DATA TO USE ->
===== config.mk =====
export PLATFORM = sky130hd
export DESIGN_NAME = sync_fifo_prog
export DESIGN_NICKNAME = d
export VERILOG_FILES = /design/src/rtl/sync_fifo_prog.sv
export SDC_FILE = /design/constraint.sdc
export NUM_CORES = 1
export LEC_CHECK = 0
export ABC_AREA = 1
export CAP_MARGIN = 20
export CORE_AREA = 3 3 113 115
export CTS_CLUSTER_DIAMETER = 60
export DETAILED_ROUTE_END_ITERATION = 8
export DIE_AREA = 0 0 116 118
export MAX_ROUTING_LAYER = met4
export PLACE_DENSITY = 0.72
export SETUP_SLACK_MARGIN = 0.15
export SYNTH_ARGS = -nofsm -noshare
export SYNTH_HDL_FRONTEND = slang
export SYNTH_SLANG_ARGS = --single-unit

===== constraint.sdc =====
create_clock -name clk -period 2.5 [get_ports clk]
set_input_delay 0.5 -clock clk [delete_from_list [all_inputs] [get_ports clk]]
set_output_delay 0.5 -clock clk [all_outputs]
set_load 0.03 [all_outputs]

===== src/rtl/sync_fifo_prog.sv =====
// Synchronous FIFO with any depth, live thresholds, occupancy and flush.
// Optional sticky error flags when SYNC_FIFO_STICKY_ERR_EN is defined.
module sync_fifo_prog #(
  parameter int FIFO_WIDTH = 16,
  parameter int FIFO_DEPTH = 8,
  localparam int CW = $clog2(FIFO_DEPTH + 1)
) (
  input  logic                  clk,
  input  logic                  rst_n,
  input  logic                  flush,
  input  logic                  wr_en,
  input  logic [FIFO_WIDTH-1:0] data_in,
  input  logic                  rd_en,
  output logic [FIFO_WIDTH-1:0] data_out,
  input  logic [CW-1:0]         af_thresh,
  input  logic [CW-1:0]         ae_thresh,
  output logic [CW-1:0]         count,
  output logic                  full,
  output logic                  empty,
  output logic                  almostfull,
  output logic                  almostempty,
  output logic                  wr_ack,
  output logic                  overflow,
  output logic                  underflow
`ifdef SYNC_FIFO_STICKY_ERR_EN
  ,
  input  logic                  err_clr,
  output logic                  ovf_sticky,
  output logic                  udf_sticky
`endif
);

  localparam int PW = (FIFO_DEPTH > 1) ? $clog2(FIFO_DEPTH) : 1;

  logic [FIFO_WIDTH-1:0] mem_q [FIFO_DEPTH];
  logic [PW-1:0]         wr_ptr_q, wr_ptr_d;
  logic [PW-1:0]         rd_ptr_q, rd_ptr_d;
  logic [CW-1:0]         count_q, count_d;
  logic [FIFO_WIDTH-1:0] dout_q, dout_d;
  logic                  wr_ack_q, wr_ack_d;
  logic                  ovf_q, ovf_d;
  logic                  udf_q, udf_d;
  logic                  wr_go, rd_go;

  // Explicit wrap so non-power-of-two depths work.
  function automatic logic [PW-1:0] ptr_inc(input logic [PW-1:0] p);
    return (p == PW'(FIFO_DEPTH - 1)) ? '0 : p + PW'(1);
  endfunction

  assign full        = (count_q == CW'(FIFO_DEPTH));
  assign empty       = (count_q == '0);
  assign almostfull  = !full && (count_q >= af_thresh);
  assign almostempty = !empty && (count_q <= ae_thresh);

  always_comb begin
    wr_go    = wr_en && !full && !flush;
    rd_go    = rd_en && !empty && !flush;
    wr_ptr_d = wr_ptr_q;
    rd_ptr_d = rd_ptr_q;
    count_d  = count_q;
    dout_d   = dout_q;
    wr_ack_d = wr_go;
    ovf_d    = wr_en && full && !flush;
    udf_d    = rd_en && empty && !flush;
    if (flush) begin
      wr_ptr_d = '0;
      rd_ptr_d = '0;
      count_d  = '0;
    end else begin
      if (wr_go) wr_ptr_d = ptr_inc(wr_ptr_q);
      if (rd_go) begin
        rd_ptr_d = ptr_inc(rd_ptr_q);
        dout_d   = mem_q[rd_ptr_q];
      end
      unique case ({wr_go, rd_go})
        2'b10:   count_d = count_q + CW'(1);
        2'b01:   count_d = count_q - CW'(1);
        default: count_d = count_q;
      endcase
    end
  end

  always_ff @(posedge clk) begin
    if (wr_go) mem_q[wr_ptr_q] <= data_in;
  end

  always_ff @(posedge clk or negedge rst_n) begin
    if (!rst_n) begin
      wr_ptr_q <= '0;
      rd_ptr_q <= '0;
      count_q  <= '0;
      dout_q   <= '0;
      wr_ack_q <= 1'b0;
      ovf_q    <= 1'b0;
      udf_q    <= 1'b0;
    end else begin
      wr_ptr_q <= wr_ptr_d;
      rd_ptr_q <= rd_ptr_d;
      count_q  <= count_d;
      dout_q   <= dout_d;
      wr_ack_q <= wr_ack_d;
      ovf_q    <= ovf_d;
      udf_q    <= udf_d;
    end
  end

  assign count     = count_q;
  assign data_out  = dout_q;
  assign wr_ack    = wr_ack_q;
  assign overflow  = ovf_q;
  assign underflow = udf_q;

`ifdef SYNC_FIFO_STICKY_ERR_EN
  logic ovf_s_q, ovf_s_d;
  logic udf_s_q, udf_s_d;

  // Set dominates a coincident clear.
  always_comb begin
    ovf_s_d = ovf_d || (ovf_s_q && !err_clr);
    udf_s_d = udf_d || (udf_s_q && !err_clr);
  end

  always_ff @(posedge clk or negedge rst_n) begin
    if (!rst_n) begin
      ovf_s_q <= 1'b0;
      udf_s_q <= 1'b0;
    end else begin
      ovf_s_q <= ovf_s_d;
      udf_s_q <= udf_s_d;
    end
  end

  assign ovf_sticky = ovf_s_q;
  assign udf_sticky = udf_s_q;
`endif

endmodule

== Word-level counts from Yosys, hierarchy flattened ==
Memory sizes are Yosys's and may differ from the RTL's. A register that Yosys moved wholly into a read port is not among the register bits.
Index checks and enable logic that the tools add are counted.
Word-level totals
  bits in registers: 13
  bits in read-only memories: 0
  output and inout port bits: 27
  word-level logic and storage cells: 48
  memories kept: 1
  input port bits: 29
  latch bits: 0
  bits in writable memories: 128
Memory list
  mem_q: depth 8, width 16, read ports 1, clocked after Yosys merged registers in 1, write ports 1, line 35  | logic [FIFO_WIDTH-1:0] mem_q [FIFO_DEPTH];
Operators by class
  multiplexer cells: 10
  add/sub/neg operators: 4
  div/mod/pow operators: 0
  $lt $le $gt $ge: 2
  reductions and logical operators: 19
  equal/unequal tests: 5
  multiply operators: 0
  shift operators: 0
  bitwise gates (word level): 1
Operators with widths (count)
  two-way mux 3 bit: 6
  logical AND 1 bit: 10
  case mux 4 bit (2 select lines): 1
  adder 3 x 1 -> 3 bit, second input constant: 2
  == test 3 bit, second input constant: 2
  adder 4 x 1 -> 4 bit, second input constant: 1
  == test 4 bit, second input constant: 1
  >= comparator 4 bit: 1
  <= comparator 4 bit: 1
  zero test 1 bit: 4
  zero test 4 bit: 1
  two-way mux 4 bit: 1
  nonzero test 2 bit: 2
  subtractor 4 x 1 -> 4 bit, second input constant: 1
  nonzero test 3 bit: 1
  == test 2 x 1 -> 1 bit, second input constant: 1
  == test 2 bit, second input constant: 1
  two-way mux 1 bit: 2
  AND reduction 2 bit: 1
  NOT 1 bit: 1

== Logic depth before layout (Yosys ltp) ==
Gate-level depths: netlist of the first run.
  depth in word-level cells: 7
  gate-level depth with buffers: 14
  gate-level depth less buffers: 14

== Worst setup path before layout of the first run ==
Ideal clock, no wire load.
  path type: register to register
  start: register count_q[1], in the netlist count[1]
  end: memory mem_q[0][0] (enable)
  arrival time: 1814 ps
  data required time: 2112 ps
  buffers on the path: 0
  setup time: 388 ps
  cell stages (with the launch flop): 7
  period minus slack after synthesis: 2202 ps
  slack: 298 ps
  cell sequence: dfrtp_1 > nor2_2 > nand2_2 > nand2_4 > inv_2 > nand2_1 > nor2_1
On the way
  longest elaborated chain between the ends: 6
Ends and longest elaborated chain
  start, declared: line 38  | logic [CW-1:0] count_q, count_d;
  start signal, assigned: line 99  | count_q <= count_d;
  == test 4 bit: line 50  | assign full = (count_q == CW'(FIFO_DEPTH));
  zero test 1 bit: line 56  | wr_go = wr_en && !full && !flush;
  logical AND 1 bit (2 in a row): line 56
  via wr_ack_d: line 40  | logic wr_ack_q, wr_ack_d;
  two-way mux 1 bit: line 84  | if (wr_go) mem_q[wr_ptr_q] <= data_in;
  two-way mux 1 bit (not written as such): line 84
  end, declared: line 35
The timed path passes the listed nets, and every way through them passes these cells.

== Worst setup path after layout of the first run ==
  start: input af_thresh[2]
  end: output almostfull
On the way
  longest elaborated chain between the ends: 2
Ends and longest elaborated chain
  start, declared: line 15  | input logic [CW-1:0] af_thresh,
  >= comparator 4 bit: line 52  | assign almostfull = !full && (count_q >= af_thresh);
  logical AND 1 bit: line 52
  end, declared: line 20  | output logic almostfull,
No other way between the ends.

==> results.toml, run 1 <==
[logic_synthesis]
netlist_instances = 530
ys_types = 29
synth_fa_ha_area_frac = 0.0272
synth_xor_area_frac = 0
syn-cell-area_mm2 = 0.00644
synth_warnings = 0
synthSimpleGateAreaFrac = 0.101
synth_compound_area_frac = 0.124
synth.mux.area_fraction = 0
ys_seq_elements = 157
synth_top_family_by_area = "compound AO/OA/AOI/OAI gates"
syn_area_per_cell_um2 = 12.2
ys_seq_area_frac = 0.710
synth_nets = 573

[timing]
finalSetupViolCount = 0
fin_crit_sh = 0.954
hold_viol = 0
slew_violations = 0
fin_crit_ps = 2390
slew_headroom = 0.551
finalClockSkew_ps = 10.3
max_freq_mhz = 419
setup-tns-final_ps = 0
worst_pin_slew_ps = 674
rsz0062_at_grt = "yes"

[cells_and_area]
area_growth_pct = 22.3
diodes = 0
regArea_mm2 = 0.00457
multi_input_area_mm2 = 0.00167
drive_gt1_frac = 0.129
fin_nets = 649
fillCellCount = 862

[routing]
drt_pass1_iterations = 5
wl_per_cell_um = 18.5
drt_wl_total_mm = 14.2
drc = 0
via_per_inst = 5.72
drtAntennaViolNets = 0
drtIter0Drc = 311
vias = 4380

[pwr]
leakage_uw = 0.00297
total_power_uw = 8410
pwr-share-clk = 0.304
vdd_drop_max_mv = 0.793
combPwrFrac = 0.313
switching_share = 0.329
pwr-share-seq = 0.383
switching_power_uw = 2770
p_int_uw = 5640
power.density_mw_per_mm2 = 1070

[clock_tree]
clkLatencyLatePin_ps = 420
cts_buffer_depth = 2
hold_buffers = 0
cts_tree = "built"
cts_setup_buffers = 0
clock-sinks = 157
cts.clk_slew.worst_paths_ps = 60
cts-buffers-inserted = 17
root_buffer = "clkbuf_16"
htree_levels = 4

[setup_path]
critPathLaunchType = "primary input"
cp_slowest_stage_delay_ps = 460
critical_path.top_delay_family = "buffers and inverters"
cp.arrival_ps = 1890
path_buf_inv = 4
end_kind = "output pin"
cp_max_fo = 1
crit_chain = "clkdlybuf4s50_1, inv_1, ha_1, o21a_1, o21a_1, o21ai_1, inv_1, buf_6"
critPathKind = "in -> out"
cp_slowest_cell = "clkdlybuf4s50_1"
cp_data_required_time_ps = 2000

[grt]
grt_max_degree = 67
grt-ovfl-total = 0
grt_antenna_before_repair = 0
grt_pass1_wl_mm = 22.2
grtUsageTotal = 0.223
first_global_vias = 4401

[floorplan]
die-area_mm2 = 0.0137
die_w_um = 116
io_pins = 56
coreArea_mm2 = 0.0119
start_util = 0.541
die_y_um = 118
rows = 40

[placement]
gp_routability_congestion = 0.778
dp_hpwl_mm = 8.20
portBuffers = 55

[hold_path]
hp-class = "reg -> reg"

[flow_run]
drv_cap = 0

[run_status]
status = "finished, final reports clean"
-- routing by layer --
metal,GRT usage,routed length [um],up-vias
met3,0.0473,885,16
met2,0.356,7350,153
li1,-,-,2043
met1,0.279,5770,2168
met5,-,0,-
met4,0.0841,180,0
-- metrics by stage --
step	hold slack, ps	setup slack [ps]	std cells	area, um2	utilization
2_1_floorplan	204	298	530	6440	-
3_3_place_gp	472	-472	734	7250	0.609
3_5_place_dp	478	-498	734	7250	0.609
4_1_cts	493	-31.4	766	7840	0.658
5_1_grt	518	-3.10	766	7880	0.661
6_report	486	114	766	7880	0.661
-- kinds of logic (layout without fill, tap and decap cells) --
kind of cell | Yosys count | count (layout)
AO/OA/AOI/OAI | 147 | 147
adder cells (fa/ha/maj) | 14 | 14
buffers and inverters | 55 | 144
AND/OR/NAND/NOR | 157 | 157
flip-flops | 157 | 157
-- layout by cell type (no fill, tap or decap), drive strengths merged --
| cell type | instances |
|---|---|
| nor3 | 1 |
| bufinv | 3 |
| dfrtp | 29 |
| nor2 | 97 |
| clkbuf | 26 |
| nand3 | 6 |
| nand4 | 1 |
| nand2 | 51 |
| o22ai | 32 |
| buf | 29 |
| o21ai | 106 |
| a21oi | 5 |
| dlymetal6s2s | 2 |
| inv | 29 |
| a21boi | 1 |
| a22o | 1 |
| o21a | 2 |
| clkinvlp | 1 |
| clkinv | 5 |
| nand3b | 1 |
| edfxtp | 128 |
| ha | 14 |
| clkdlybuf4s50 | 49 |
-- power groups by stage --
stage | clock (uW) | combinational (uW) | sequential [uW]
final | 2550 | 2640 | 3220
after detailed placement | 0 | 2600 | 3260
after global routing | 2690 | 2900 | 3250
after floorplan | 0 | 1400 | 3580
after global placement | 0 | 2530 | 3260
after CTS | 2580 | 2610 | 3220
-- sequential cells by signal (all words and copies together), names as in the netlist --
register,cells
count,4
data_out,16
underflow,1
wr_ack,1
overflow,1
mem_q,128
rd_ptr_q,3
wr_ptr_q,3
-- layout make-up --
class | count | area share
timing repair buffer | 82 | 0.0964
sequential | 157 | 0.580
multi-input combinational | 318 | 0.212
clock buffer | 24 | 0.0599
inverter | 30 | 0.0143
clock inverter | 8 | 0.0146
tap | 147 | 0.0233
-- synthesized netlist by cell type (all sizes together) --
library cell,count,share of area
nand3,6,0.0054
nand4,1,0.00097
dfrtp,29,0.11
nand3b,1,0.0012
edfxtp,128,0.60
clkinv,1,0.00058
nand2,51,0.034
a22o,1,0.0014
nor2,97,0.058
a21boi,1,0.0012
a21oi,5,0.0056
o22ai,32,0.031
ha,14,0.027
nor3,1,0.00078
buf,11,0.013
inv,29,0.017
o21a,2,0.0023
o21ai,106,0.082
clkbuf,14,0.0082
-- tightest hold or removal path, delay by kind of cell (launching register included) --
| kind | cells | cell delay [ps] |
|---|---|---|
| flops | 1 | 340 |
| compound gates | 1 | 60 |
| simple gates | 1 | 50 |
-- path summary, 6_finish.rpt --
| kind | end | cells past startpoint | from | slack [ps] |
|---|---|---|---|---|
| max | almostfull | 8 | af_thresh[2] | 110 |
| min | data_out[2] | 2 | data_out[2] | 490 |
| max reg2reg | count[3] | 13 | count[0] | 540 |
| min reg2reg | data_out[2] | 2 | data_out[2] | 490 |
| max in group asynchronous | data_out[13] | 2 | rst_n | 1690 |
| min in group asynchronous | count[0] | 2 | rst_n | 500 |
-- timing repair --
item	CTS	global route
endpoints found under the hold margin	0	0
resized for setup	10	14
pin swaps	0	8
gates cloned	0	0
setup endpoints to repair	3	4
Power figures use the tool's default switching activity.
==> run 2, diff against run 1 <==
--- a/config.mk
+++ b/config.mk
@@ -5,14 +5,14 @@
 export SDC_FILE = /design/constraint.sdc
 export NUM_CORES = 1
 export LEC_CHECK = 0
-export ABC_AREA = 1
 export CAP_MARGIN = 20
-export CORE_AREA = 3 3 113 115
+export CORE_AREA = 3 3 112 114
 export CTS_CLUSTER_DIAMETER = 60
 export DETAILED_ROUTE_END_ITERATION = 8
-export DIE_AREA = 0 0 116 118
+export DIE_AREA = 0 0 115 117
+export DONT_BUFFER_PORTS = 1
 export MAX_ROUTING_LAYER = met4
-export PLACE_DENSITY = 0.72
+export PLACE_DENSITY = 0.66
 export SETUP_SLACK_MARGIN = 0.15
 export SYNTH_ARGS = -nofsm -noshare
 export SYNTH_HDL_FRONTEND = slang
==> results.toml, run 2 <==
[hold_path]
hold_end = "rd_ptr_q[0]"
hp-class = "in -> reg"
holdPathStages = 1
worstHoldStart = "flush"

[pwr]
pwr-share-seq = 0.462
power.density_mw_per_mm2 = 1020
p_int_uw = 5190
combPwrFrac = 0.216
vdd_drop_max_mv = 0.603
switching_share = 0.313
switching_power_uw = 2370
pwr-share-clk = 0.322
leakage_uw = 0.00254

[logic_synthesis]
syn-cell-area_mm2 = 0.00637
syn_area_per_cell_um2 = 17.9
synth_top_family_by_area = "multiplexers"
ys_seq_elements = 157
synth_area_leaders = "edfxtp_1 60%, dfrtp_1 11%, mux4_2 11%"
synth_top_area_frac = 0.603
synthSimpleGateAreaFrac = 0.0509
synth-edff-count = 128
yosys.area.top_type = "edfxtp_1"
netlist_instances = 356
ys.flop_type = "edfxtp_1"
synth_warnings = 0
synth_compound_area_frac = 0.0377
synth.mux.area_fraction = 0.138
netlist_top_cells_count = "128 x edfxtp_1, 32 x mux4_2, 29 x dfrtp_1"
synth_fa_ha_area_frac = 0.0275
ys_types = 40
synth-async-reset-ratio = 0.185
yosysMostFrequentCell = "edfxtp_1"
synth_nets = 399
ys_seq_area_frac = 0.717
synth_xor_area_frac = 0.00707

[cells_and_area]
drive_gt1_frac = 0.318
regArea_mm2 = 0.00457
layout_commonest_cell = "edfxtp_1"
fillCellCount = 795
final_cell_mix = "128 x edfxtp_1, 32 x mux4_2, 25 x a21oi_1, 25 x dfrtp_1, 24 x buf_4"
largest_register_ffs = 128
multi_input_area_mm2 = 0.00183
diodes = 0
area_growth_pct = 16.7
finish.utilization = 0.646
top_register = "mem_q"
final_cells = 542
fin_nets = 429

[setup_path]
regToRegSetupSlack_ps = 200
r2r_cells = 8
end_kind = "output pin"
critPathLaunchType = "flip-flop"
critPathKind = "reg -> out"
cp_data_required_time_ps = 2000
r2r_end = "count[3]"
cp_max_fo = 3
reg2reg_from = "count[1]"
cp.arrival_ps = 1970

[timing]
fin_crit_sh = 0.987
worst_pin_slew_ps = 931
hold_viol = 0
fin_crit_ps = 2470
slew_headroom = 0.378
max_freq_mhz = 405
layout_setup_ws_ps = 33.6
slew_violations = 0
hold_ws_ps = 134
rsz0062_at_grt = "yes"
finalClockSkew_ps = 7.18
finalSetupViolCount = 0
setup-tns-final_ps = 0

[routing]
drc = 0
drtIter0Drc = 199
via_per_inst = 5.91
vias = 3205
drt_pass1_iterations = 4
drtAntennaViolNets = 0
wl_per_cell_um = 21.7
drt_wl_total_mm = 11.7

[clock_tree]
cts.clk_slew.worst_paths_ps = 60
root_buffer = "clkbuf_16"
cts-buffers-inserted = 17
cts_tree = "built"
clock-sinks = 157
htree_levels = 4
cts_buffer_depth = 2
clkLatencyLatePin_ps = 420

[placement]
dp_slack_ps = 249
dp_hpwl_mm = 6.92
post-place-cells = 503
gp_routability_congestion = 0.751
portBuffers = 0

[floorplan]
io_pins = 56
coreArea_mm2 = 0.0115
start_util = 0.553
rows = 39
die_y_um = 117
die-area_mm2 = 0.0135
die_w_um = 115

[grt]
grtUsageTotal = 0.196
first_global_vias = 3266
grt_max_degree = 36
grt_antenna_before_repair = 0
grt-ovfl-total = 0
grt_pass1_wl_mm = 18.3

[run_status]
status = "finished, final reports clean"

[flow_run]
drv_cap = 0
run 2: cell types whose count changed after synthesis, sizes merged, moves of 16 or more:
cell	change
nor2	-69
inv	-19
o21ai	-103
o22ai	-32
mux2i	+16
a21oi	+21
mux4	+32
nand2	-39
run 2: through the flow:
stage	cell area [um2]	total power, uW
after global placement	6720	5000
after global routing	7440	7910
final	7440	7560
after floorplan	6460	4690
after detailed placement	6720	5040
after CTS	7360	7540
run 2: worst max path at each step:
stage | slack (ps) | endpoint | from
2_1_floorplan | 90 | mem_q[6][0] | count[1]
6_report | 30 | almostempty | count[1]
5_1_grt | -70 | almostempty | count[1]
3_5_place_dp | 250 | almostempty | count[1]
4_1_cts | -5 | almostempty | count[1]
3_3_place_gp | 270 | count[3] | count[0]
run 2: final cells by class:
| class | count | area share |
|---|---|---|
| well taps | 143 | 0.0241 |
| multi-input cells | 171 | 0.246 |
| repair buffers | 28 | 0.0325 |
| flip-flops and latches | 157 | 0.615 |
| clock buffers | 17 | 0.0572 |
| inverters | 11 | 0.00656 |
| clock inverters | 15 | 0.0188 |
run 2: worst max-delay path, stage by stage, from the launching register on:
cell      delay, ps
dfrtp_2         410
buf_6           150
ha_4            210
nor2b_1         120
o21a_1          170
o21ai_1         130
nand2b_1         70
a21oi_1         120
buf_4           170
run 2: metal layers:
layer,GRT usage,wire [um]
met1,0.251,5180
met2,0.302,5830
met3,0.0612,593
met4,0.0681,140
met5,-,0
run 2: power by group through the flow:
stage               clock network, uW  logic [uW]  registers (uW)
finish                           2430        1630            3500
CTS                              2470        1570            3500
floorplan                           0        1100            3590
global route                     2590        1800            3530
global placement                    0        1430            3570
detailed placement                  0        1460            3580
run 2: logic make-up (layout without fill, tap and decap cells):
family	count (synthesis)	count (layout)
mux	48	48
simple gates	67	67
buf+inv	28	71
xor+xnor	3	3
compound gates	39	39
flops	157	157
fa+ha+maj	14	14
run 2: what timing repair did:
action / in CTS / in global routing
resized for setup: 6 / 9
hold endpoints to repair: 29 / 0
setup buffers: 2 / 3
hold buffers: 2 / 0
pin swaps: 3 / 8
endpoints found under the setup margin: 2 / 3
==> run 3, diff against run 2 <==
--- a/config.mk
+++ b/config.mk
@@ -13,6 +13,7 @@
 export DONT_BUFFER_PORTS = 1
 export MAX_ROUTING_LAYER = met4
 export PLACE_DENSITY = 0.66
+export REMOVE_ABC_BUFFERS = 1
 export SETUP_SLACK_MARGIN = 0.15
 export SYNTH_ARGS = -nofsm -noshare
 export SYNTH_HDL_FRONTEND = slang
==> results.toml, run 3 (synthesis results as in run 2) <==
[placement]
placed_area_mm2 = 0.00673
dp_hpwl_mm = 7.24
gp_routability_congestion = 0.843
portBuffers = 0

[routing]
via_per_inst = 5.79
drt_wl_total_mm = 11.8
drt_pass1_iterations = 4
drtAntennaViolNets = 0
drc = 0
drtIter0Drc = 208
wl_per_cell_um = 21.5
vias = 3186

[setup_path]
critPathKind = "reg -> out"
regToRegSetupSlack_ps = 330
r2r_end = "mem_q[1][2]"
cp.arrival_ps = 1920
reg2reg_from = "count[0]"
r2r_cells = 9
end_kind = "output pin"
cp_max_fo = 4
critPathLaunchType = "flip-flop"
cp_data_required_time_ps = 2000

[hold_path]
worstHoldStart = "flush"
hp-class = "in -> reg"
hold_end = "rd_ptr_q[2]"
holdPathStages = 1

[timing]
fin_crit_ps = 2420
slew_headroom = 0.399
finalClockSkew_ps = 5.90
worst_pin_slew_ps = 899
finalSetupViolCount = 0
hold_viol = 0
setup-tns-final_ps = 0
fin_crit_sh = 0.969
rsz0062_at_grt = "yes"
max_freq_mhz = 413
slew_violations = 0
hold_ws_ps = 142

[run_status]
status = "finished, final reports clean"

[floorplan]
start_util = 0.553
die-area_mm2 = 0.0135
die_w_um = 115
rows = 39
die_y_um = 117
io_pins = 56
coreArea_mm2 = 0.0115

[grt]
grtUsageMet3 = 0.0540
busiest_layer = "met2"
first_global_vias = 3373
grt_use_met2 = 0.309
grt_antenna_before_repair = 0
grt_max_degree = 36
grtUsageTotal = 0.197
grt-ovfl-total = 0
grt_pass1_wl_mm = 18.5
grt_util_met1 = 0.251

[cells_and_area]
fillCellCount = 794
diodes = 0
final_cell_mix = "128 x edfxtp_1, 32 x mux4_2, 28 x buf_4"
top_register = "mem_q"
multi_input_area_mm2 = 0.00179
area_growth_pct = 16.5
finish.utilization = 0.645
largest_register_ffs = 128
regArea_mm2 = 0.00457
fin_nets = 437
fin_area_mm2 = 0.00742
layout_commonest_cell = "edfxtp_1"
drive_gt1_frac = 0.305

[clock_tree]
cts.clk_slew.worst_paths_ps = 60
clock-sinks = 157
htree_levels = 4
cts_buffer_depth = 2
clkLatencyLatePin_ps = 410
cts-buffers-inserted = 17
root_buffer = "clkbuf_16"
cts_tree = "built"

[flow_run]
drv_cap = 0

[pwr]
power.density_mw_per_mm2 = 996
leakage_uw = 0.00256
vdd_drop_max_mv = 0.505
total_power_uw = 7390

WHAT YOU WILL DO ->
Exactly the lines above from the one with "word-level logic and storage cells: 48" to the one with "nonzero test 2 bit: 2", both included, are to be quoted; leave the rest out.

TASK ANSWER ->
  word-level logic and storage cells: 48
  memories kept: 1
  input port bits: 29
  latch bits: 0
  bits in writable memories: 128
Memory list
  mem_q: depth 8, width 16, read ports 1, clocked after Yosys merged registers in 1, write ports 1, line 35  | logic [FIFO_WIDTH-1:0] mem_q [FIFO_DEPTH];
Operators by class
  multiplexer cells: 10
  add/sub/neg operators: 4
  div/mod/pow operators: 0
  $lt $le $gt $ge: 2
  reductions and logical operators: 19
  equal/unequal tests: 5
  multiply operators: 0
  shift operators: 0
  bitwise gates (word level): 1
Operators with widths (count)
  two-way mux 3 bit: 6
  logical AND 1 bit: 10
  case mux 4 bit (2 select lines): 1
  adder 3 x 1 -> 3 bit, second input constant: 2
  == test 3 bit, second input constant: 2
  adder 4 x 1 -> 4 bit, second input constant: 1
  == test 4 bit, second input constant: 1
  >= comparator 4 bit: 1
  <= comparator 4 bit: 1
  zero test 1 bit: 4
  zero test 4 bit: 1
  two-way mux 4 bit: 1
  nonzero test 2 bit: 2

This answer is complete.